[Collected data entries]
= = =
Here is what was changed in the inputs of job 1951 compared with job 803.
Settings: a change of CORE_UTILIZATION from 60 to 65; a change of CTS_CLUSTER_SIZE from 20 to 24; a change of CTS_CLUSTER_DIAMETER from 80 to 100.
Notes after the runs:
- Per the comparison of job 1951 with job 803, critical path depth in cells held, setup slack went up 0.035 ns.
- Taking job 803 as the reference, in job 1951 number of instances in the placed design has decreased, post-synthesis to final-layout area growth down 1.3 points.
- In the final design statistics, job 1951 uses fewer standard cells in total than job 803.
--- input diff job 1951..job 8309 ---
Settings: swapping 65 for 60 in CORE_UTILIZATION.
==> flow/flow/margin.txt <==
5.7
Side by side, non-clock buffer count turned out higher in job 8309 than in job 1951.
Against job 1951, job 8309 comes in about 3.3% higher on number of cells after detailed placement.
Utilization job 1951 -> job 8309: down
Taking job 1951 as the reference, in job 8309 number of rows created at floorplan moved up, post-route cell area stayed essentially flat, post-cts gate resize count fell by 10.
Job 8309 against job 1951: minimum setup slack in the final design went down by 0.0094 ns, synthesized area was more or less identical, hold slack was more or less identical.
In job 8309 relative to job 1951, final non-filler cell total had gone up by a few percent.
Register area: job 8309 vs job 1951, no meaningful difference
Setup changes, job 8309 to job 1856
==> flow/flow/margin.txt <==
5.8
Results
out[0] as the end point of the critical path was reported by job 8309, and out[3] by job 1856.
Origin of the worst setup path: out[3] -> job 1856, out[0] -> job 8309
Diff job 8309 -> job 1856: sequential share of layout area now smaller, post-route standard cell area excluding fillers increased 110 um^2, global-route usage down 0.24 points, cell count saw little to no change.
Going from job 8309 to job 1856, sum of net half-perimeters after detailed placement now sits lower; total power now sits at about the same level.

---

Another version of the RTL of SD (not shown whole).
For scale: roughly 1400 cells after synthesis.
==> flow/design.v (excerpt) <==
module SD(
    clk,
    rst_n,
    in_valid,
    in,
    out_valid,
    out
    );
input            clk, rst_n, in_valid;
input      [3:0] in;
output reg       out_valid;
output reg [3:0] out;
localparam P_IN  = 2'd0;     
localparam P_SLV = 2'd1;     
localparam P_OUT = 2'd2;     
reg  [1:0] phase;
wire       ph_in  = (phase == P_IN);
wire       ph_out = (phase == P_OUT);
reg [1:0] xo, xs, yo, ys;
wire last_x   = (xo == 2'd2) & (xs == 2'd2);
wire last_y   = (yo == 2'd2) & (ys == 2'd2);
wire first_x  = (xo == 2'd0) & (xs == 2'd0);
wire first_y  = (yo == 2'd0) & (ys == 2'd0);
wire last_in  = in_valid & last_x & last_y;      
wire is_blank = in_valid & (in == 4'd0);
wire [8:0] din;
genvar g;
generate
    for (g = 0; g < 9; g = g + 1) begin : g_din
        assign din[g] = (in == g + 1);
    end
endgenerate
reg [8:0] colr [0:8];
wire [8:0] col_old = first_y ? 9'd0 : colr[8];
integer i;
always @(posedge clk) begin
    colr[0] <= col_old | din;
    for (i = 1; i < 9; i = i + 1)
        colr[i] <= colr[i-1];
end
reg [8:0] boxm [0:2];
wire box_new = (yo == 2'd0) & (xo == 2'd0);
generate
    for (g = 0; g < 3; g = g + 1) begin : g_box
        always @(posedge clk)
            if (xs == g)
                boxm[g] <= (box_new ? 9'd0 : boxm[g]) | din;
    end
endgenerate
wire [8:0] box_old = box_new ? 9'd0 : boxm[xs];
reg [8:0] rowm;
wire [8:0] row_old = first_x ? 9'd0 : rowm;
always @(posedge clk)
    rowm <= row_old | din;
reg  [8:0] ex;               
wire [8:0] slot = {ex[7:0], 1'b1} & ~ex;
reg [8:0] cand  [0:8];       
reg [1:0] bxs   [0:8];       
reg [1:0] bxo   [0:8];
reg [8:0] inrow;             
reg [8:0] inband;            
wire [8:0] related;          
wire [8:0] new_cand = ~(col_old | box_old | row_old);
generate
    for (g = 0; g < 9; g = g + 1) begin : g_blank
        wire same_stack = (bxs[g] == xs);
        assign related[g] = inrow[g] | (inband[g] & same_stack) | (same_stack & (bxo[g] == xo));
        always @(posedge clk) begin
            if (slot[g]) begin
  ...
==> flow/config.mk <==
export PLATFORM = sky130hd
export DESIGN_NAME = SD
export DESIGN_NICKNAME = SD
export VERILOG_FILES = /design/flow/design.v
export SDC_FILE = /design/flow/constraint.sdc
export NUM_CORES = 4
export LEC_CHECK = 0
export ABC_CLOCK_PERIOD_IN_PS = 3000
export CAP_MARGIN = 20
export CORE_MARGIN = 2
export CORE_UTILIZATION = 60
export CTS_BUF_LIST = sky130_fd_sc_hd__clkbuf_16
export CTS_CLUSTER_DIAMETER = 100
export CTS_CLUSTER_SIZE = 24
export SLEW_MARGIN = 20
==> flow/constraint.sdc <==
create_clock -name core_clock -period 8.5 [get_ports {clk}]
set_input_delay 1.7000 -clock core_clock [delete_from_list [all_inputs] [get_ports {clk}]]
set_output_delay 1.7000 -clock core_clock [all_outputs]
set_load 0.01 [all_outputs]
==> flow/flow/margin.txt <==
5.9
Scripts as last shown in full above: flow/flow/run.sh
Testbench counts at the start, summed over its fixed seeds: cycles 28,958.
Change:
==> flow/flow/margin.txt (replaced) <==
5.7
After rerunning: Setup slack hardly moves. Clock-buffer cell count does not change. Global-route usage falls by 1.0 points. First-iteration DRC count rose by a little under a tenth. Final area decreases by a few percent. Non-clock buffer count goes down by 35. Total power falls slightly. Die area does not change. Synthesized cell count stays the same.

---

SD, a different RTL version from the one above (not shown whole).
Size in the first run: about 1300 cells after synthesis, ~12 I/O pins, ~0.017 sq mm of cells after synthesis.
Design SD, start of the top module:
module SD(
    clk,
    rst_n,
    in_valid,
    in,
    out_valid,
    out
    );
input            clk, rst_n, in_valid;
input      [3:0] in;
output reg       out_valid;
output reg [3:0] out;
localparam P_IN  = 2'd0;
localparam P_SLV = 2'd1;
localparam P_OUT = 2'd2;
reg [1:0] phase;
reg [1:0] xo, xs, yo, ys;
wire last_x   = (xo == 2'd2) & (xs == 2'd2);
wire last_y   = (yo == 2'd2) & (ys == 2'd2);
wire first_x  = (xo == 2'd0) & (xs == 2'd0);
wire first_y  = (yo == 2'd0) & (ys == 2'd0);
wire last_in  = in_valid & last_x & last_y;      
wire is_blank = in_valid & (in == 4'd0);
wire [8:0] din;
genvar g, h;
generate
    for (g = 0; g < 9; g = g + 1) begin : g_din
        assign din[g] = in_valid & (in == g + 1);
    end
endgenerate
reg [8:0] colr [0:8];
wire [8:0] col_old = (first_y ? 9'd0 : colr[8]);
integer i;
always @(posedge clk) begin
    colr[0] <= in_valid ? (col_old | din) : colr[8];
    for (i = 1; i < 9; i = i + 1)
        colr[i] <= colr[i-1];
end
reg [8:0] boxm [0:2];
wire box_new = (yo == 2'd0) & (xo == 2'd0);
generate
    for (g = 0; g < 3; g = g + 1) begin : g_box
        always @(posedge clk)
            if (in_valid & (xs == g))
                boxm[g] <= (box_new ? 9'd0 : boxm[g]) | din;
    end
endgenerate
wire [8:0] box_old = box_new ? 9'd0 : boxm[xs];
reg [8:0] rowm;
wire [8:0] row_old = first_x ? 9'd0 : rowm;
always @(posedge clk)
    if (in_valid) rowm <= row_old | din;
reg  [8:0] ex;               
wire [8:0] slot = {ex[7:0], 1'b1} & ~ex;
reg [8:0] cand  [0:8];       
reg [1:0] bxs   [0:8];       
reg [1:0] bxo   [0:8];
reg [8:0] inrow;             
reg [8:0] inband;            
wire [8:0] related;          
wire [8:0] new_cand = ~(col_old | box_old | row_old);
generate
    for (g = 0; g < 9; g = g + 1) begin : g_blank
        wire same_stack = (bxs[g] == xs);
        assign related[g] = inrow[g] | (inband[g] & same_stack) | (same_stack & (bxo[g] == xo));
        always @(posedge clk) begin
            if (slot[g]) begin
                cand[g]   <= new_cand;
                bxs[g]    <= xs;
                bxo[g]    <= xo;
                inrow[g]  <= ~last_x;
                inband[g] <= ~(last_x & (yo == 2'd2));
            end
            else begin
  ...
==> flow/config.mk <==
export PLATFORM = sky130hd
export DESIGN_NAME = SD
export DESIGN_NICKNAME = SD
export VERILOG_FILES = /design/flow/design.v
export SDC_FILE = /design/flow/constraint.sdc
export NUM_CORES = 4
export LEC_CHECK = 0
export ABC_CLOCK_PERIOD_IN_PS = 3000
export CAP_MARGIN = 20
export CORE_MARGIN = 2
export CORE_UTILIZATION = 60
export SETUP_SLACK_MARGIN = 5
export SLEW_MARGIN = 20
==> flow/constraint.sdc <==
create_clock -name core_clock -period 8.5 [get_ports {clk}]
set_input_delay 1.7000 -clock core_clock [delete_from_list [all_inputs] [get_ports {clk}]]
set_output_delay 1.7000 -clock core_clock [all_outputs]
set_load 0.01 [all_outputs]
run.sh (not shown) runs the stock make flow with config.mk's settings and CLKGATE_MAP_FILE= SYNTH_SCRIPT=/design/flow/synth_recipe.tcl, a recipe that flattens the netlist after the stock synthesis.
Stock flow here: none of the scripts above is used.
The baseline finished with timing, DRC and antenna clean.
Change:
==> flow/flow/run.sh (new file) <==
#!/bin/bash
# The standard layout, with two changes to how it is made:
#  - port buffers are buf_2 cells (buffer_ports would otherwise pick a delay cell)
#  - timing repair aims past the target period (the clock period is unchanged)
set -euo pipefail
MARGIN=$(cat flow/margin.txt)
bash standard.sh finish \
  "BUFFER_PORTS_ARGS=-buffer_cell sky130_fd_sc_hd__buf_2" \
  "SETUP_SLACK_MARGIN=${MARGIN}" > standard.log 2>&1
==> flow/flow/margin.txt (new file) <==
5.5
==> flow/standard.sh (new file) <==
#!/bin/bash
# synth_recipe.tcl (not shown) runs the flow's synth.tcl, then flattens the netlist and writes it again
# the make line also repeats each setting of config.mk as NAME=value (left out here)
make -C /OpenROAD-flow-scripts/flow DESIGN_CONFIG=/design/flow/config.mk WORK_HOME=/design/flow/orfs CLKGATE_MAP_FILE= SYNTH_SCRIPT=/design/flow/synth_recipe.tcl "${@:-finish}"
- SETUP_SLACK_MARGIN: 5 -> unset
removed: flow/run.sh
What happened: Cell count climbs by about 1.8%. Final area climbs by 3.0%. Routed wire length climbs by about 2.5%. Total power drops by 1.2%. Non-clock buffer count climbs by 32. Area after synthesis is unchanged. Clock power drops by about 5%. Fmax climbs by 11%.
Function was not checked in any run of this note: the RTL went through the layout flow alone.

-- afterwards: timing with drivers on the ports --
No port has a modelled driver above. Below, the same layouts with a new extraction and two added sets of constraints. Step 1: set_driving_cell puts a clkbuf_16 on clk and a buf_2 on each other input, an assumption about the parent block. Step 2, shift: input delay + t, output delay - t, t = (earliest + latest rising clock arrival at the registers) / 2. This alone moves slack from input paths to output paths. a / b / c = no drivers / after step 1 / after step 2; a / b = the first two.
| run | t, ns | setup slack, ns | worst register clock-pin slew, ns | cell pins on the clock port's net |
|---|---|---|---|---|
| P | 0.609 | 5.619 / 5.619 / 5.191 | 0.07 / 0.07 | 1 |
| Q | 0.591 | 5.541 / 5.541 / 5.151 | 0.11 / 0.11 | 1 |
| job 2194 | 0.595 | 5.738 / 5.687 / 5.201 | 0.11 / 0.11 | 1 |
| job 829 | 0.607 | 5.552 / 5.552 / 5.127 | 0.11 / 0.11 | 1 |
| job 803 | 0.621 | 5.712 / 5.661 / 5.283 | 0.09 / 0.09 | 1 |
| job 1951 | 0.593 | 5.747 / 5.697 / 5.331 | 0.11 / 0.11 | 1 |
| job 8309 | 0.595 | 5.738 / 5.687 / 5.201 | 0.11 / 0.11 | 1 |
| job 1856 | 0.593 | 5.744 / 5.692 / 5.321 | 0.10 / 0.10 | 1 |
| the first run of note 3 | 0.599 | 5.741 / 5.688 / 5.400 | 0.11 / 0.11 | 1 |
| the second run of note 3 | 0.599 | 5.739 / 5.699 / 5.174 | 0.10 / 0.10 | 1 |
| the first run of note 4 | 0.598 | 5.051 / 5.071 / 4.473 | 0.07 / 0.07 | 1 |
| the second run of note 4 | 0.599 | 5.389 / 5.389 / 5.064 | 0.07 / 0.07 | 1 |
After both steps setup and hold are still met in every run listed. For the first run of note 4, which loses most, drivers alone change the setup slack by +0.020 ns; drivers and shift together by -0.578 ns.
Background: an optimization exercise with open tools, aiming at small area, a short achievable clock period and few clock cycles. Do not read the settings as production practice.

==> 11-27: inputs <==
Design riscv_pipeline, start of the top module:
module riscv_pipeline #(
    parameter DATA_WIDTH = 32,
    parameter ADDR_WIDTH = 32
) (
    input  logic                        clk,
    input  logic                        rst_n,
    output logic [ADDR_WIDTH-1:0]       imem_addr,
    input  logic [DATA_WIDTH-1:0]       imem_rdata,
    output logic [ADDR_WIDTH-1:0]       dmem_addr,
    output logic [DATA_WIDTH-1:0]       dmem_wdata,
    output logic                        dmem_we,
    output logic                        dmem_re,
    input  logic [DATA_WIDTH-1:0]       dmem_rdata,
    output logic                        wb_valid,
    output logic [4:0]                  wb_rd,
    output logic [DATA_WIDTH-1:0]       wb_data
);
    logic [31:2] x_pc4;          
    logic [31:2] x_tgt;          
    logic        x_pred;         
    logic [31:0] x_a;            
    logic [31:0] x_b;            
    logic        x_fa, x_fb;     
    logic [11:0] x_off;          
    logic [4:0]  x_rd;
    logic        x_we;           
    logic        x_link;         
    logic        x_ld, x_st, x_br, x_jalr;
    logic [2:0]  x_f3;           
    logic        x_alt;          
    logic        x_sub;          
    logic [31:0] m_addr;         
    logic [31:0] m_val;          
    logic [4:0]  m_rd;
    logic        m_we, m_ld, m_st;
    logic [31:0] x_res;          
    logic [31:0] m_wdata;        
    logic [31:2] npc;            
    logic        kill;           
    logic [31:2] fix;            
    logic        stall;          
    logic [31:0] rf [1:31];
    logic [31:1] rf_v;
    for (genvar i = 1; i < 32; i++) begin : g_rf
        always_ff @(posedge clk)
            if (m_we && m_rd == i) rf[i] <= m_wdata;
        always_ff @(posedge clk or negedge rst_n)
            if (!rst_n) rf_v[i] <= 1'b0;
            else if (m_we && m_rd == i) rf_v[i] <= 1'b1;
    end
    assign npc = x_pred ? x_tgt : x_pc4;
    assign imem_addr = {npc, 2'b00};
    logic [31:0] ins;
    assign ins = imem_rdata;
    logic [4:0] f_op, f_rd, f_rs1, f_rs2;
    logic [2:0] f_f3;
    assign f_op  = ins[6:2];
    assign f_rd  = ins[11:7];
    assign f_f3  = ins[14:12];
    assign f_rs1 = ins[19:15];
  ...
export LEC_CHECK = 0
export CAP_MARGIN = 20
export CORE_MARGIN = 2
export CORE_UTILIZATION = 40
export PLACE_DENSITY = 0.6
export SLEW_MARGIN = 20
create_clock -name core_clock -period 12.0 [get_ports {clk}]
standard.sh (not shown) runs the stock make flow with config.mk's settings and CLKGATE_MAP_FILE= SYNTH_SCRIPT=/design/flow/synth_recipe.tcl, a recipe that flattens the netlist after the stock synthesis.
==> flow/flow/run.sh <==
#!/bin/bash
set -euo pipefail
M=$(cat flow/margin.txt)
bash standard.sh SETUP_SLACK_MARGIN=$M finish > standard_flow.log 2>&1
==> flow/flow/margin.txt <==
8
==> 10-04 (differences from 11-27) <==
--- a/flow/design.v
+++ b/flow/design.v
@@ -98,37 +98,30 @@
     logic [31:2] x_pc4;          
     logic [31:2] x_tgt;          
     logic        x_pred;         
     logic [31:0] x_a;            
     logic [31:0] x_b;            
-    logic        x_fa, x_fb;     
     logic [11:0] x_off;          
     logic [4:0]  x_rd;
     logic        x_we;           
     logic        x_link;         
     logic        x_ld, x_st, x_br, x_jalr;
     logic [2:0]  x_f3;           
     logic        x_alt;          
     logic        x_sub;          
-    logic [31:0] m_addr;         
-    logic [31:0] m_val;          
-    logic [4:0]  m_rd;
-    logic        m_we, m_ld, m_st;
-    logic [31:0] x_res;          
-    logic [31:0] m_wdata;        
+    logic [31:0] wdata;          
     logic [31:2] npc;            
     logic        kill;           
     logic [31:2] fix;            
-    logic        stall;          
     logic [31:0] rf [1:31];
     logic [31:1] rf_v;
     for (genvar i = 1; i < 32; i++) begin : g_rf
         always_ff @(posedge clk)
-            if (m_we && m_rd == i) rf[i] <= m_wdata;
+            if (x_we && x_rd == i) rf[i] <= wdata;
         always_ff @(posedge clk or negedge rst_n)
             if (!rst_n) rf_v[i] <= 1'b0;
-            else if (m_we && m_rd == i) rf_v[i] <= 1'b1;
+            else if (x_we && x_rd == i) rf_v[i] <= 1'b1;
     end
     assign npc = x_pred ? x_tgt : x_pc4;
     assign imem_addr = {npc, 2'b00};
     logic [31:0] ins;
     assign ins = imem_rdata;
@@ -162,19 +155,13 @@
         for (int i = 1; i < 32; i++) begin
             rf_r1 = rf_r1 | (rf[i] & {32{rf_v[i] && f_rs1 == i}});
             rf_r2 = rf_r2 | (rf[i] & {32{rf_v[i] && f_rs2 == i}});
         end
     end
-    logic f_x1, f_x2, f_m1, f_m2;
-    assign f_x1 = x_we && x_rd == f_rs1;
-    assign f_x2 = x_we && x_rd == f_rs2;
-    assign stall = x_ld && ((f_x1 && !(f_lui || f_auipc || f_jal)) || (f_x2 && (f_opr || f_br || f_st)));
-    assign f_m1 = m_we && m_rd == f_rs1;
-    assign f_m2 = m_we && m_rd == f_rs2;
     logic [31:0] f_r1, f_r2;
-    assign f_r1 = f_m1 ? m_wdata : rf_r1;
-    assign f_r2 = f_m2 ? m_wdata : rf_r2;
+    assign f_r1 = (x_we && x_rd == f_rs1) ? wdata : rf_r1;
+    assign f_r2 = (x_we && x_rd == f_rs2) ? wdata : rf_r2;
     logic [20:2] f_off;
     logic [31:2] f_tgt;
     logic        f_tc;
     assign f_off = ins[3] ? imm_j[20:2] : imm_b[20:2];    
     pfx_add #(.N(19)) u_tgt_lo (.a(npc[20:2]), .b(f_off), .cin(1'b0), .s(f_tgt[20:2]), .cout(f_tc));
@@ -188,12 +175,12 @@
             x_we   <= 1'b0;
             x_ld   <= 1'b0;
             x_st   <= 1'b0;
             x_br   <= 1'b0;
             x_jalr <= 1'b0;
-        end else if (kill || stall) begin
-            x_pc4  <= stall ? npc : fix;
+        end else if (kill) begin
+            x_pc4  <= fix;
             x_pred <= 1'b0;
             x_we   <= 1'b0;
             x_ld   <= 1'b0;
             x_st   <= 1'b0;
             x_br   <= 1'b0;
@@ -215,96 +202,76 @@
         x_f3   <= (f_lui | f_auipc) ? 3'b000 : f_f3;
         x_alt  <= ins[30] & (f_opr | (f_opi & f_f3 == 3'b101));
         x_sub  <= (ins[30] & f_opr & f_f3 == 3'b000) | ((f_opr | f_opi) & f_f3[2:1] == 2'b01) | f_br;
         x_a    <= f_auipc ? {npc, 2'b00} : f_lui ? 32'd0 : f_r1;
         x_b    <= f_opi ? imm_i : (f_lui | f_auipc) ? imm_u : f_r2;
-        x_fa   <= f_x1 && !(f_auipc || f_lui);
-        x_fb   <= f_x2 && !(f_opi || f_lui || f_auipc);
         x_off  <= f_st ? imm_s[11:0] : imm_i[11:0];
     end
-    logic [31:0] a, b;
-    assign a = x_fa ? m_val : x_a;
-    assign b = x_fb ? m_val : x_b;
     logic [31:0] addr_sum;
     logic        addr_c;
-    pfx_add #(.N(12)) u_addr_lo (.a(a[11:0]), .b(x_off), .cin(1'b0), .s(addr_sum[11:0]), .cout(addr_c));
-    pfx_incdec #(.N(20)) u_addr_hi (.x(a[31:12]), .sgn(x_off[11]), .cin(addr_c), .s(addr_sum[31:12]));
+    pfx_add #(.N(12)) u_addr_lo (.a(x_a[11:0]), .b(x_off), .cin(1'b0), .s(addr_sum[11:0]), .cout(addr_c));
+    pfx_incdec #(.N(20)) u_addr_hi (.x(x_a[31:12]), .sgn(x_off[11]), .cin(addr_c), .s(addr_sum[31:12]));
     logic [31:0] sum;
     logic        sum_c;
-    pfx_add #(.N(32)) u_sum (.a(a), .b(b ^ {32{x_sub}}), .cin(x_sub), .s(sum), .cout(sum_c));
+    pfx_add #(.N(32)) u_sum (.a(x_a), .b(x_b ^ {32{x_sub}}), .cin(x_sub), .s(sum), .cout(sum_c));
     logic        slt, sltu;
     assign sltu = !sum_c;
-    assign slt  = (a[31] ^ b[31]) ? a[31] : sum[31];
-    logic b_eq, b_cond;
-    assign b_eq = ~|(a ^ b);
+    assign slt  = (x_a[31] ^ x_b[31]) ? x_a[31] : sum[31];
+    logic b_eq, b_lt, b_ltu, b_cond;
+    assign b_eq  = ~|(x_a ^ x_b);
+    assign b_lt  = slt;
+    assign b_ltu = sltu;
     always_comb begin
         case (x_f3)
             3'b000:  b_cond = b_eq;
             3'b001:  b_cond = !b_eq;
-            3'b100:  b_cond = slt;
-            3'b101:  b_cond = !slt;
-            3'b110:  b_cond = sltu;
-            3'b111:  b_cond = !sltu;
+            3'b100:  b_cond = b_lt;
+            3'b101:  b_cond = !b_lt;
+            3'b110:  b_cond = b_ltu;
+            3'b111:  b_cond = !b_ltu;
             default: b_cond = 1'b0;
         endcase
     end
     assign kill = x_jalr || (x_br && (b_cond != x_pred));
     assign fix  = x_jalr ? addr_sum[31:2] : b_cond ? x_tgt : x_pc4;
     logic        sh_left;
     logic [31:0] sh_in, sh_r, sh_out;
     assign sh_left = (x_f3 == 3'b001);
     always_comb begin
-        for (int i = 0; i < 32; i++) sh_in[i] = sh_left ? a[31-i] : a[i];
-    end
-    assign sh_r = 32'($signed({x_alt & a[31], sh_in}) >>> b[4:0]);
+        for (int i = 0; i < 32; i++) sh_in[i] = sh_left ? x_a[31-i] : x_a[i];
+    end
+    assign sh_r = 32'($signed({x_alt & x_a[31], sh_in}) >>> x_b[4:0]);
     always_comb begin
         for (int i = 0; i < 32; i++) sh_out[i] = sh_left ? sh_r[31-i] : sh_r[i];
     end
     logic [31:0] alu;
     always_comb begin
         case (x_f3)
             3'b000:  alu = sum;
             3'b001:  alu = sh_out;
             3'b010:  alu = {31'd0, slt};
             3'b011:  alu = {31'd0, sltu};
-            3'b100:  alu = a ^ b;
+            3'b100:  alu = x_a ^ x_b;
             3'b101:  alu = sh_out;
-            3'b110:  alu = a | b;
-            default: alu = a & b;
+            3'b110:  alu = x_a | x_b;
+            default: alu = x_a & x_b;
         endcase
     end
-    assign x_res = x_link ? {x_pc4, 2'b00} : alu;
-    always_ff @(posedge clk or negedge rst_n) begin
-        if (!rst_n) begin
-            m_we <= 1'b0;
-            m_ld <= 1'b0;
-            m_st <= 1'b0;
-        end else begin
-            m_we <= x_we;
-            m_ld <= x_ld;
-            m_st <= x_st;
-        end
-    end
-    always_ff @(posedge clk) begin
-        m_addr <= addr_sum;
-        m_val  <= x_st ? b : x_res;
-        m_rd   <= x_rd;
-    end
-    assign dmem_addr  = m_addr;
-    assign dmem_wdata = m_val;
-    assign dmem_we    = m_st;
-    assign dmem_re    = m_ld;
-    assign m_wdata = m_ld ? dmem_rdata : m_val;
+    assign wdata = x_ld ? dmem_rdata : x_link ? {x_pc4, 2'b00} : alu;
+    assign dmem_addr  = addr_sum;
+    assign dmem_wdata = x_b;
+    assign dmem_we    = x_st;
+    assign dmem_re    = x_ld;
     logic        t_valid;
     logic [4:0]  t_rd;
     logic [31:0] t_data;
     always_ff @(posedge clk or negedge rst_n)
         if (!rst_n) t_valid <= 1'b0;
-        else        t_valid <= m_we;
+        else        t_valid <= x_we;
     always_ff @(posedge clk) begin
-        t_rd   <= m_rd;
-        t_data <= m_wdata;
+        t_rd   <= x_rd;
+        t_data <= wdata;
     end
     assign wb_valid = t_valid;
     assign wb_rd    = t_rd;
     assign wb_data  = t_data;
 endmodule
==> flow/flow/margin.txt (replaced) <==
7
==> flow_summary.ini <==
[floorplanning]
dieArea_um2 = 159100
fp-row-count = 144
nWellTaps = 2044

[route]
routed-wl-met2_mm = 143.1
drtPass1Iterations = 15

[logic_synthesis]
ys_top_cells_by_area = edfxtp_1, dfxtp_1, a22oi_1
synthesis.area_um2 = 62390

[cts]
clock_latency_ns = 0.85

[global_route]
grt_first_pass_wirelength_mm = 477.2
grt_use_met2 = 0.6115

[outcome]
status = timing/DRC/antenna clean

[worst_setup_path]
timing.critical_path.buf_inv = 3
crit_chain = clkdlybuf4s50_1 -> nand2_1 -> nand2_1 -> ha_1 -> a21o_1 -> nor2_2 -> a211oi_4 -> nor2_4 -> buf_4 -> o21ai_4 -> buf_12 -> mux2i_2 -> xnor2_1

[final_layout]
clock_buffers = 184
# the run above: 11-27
= = =
### WORK REQUIRED
Copy all the lines from the data above that hold the word "than".

### ANSWER BOX
- In the final design statistics, job 1951 uses fewer standard cells in total than job 803.
Side by side, non-clock buffer count turned out higher in job 8309 than in job 1951.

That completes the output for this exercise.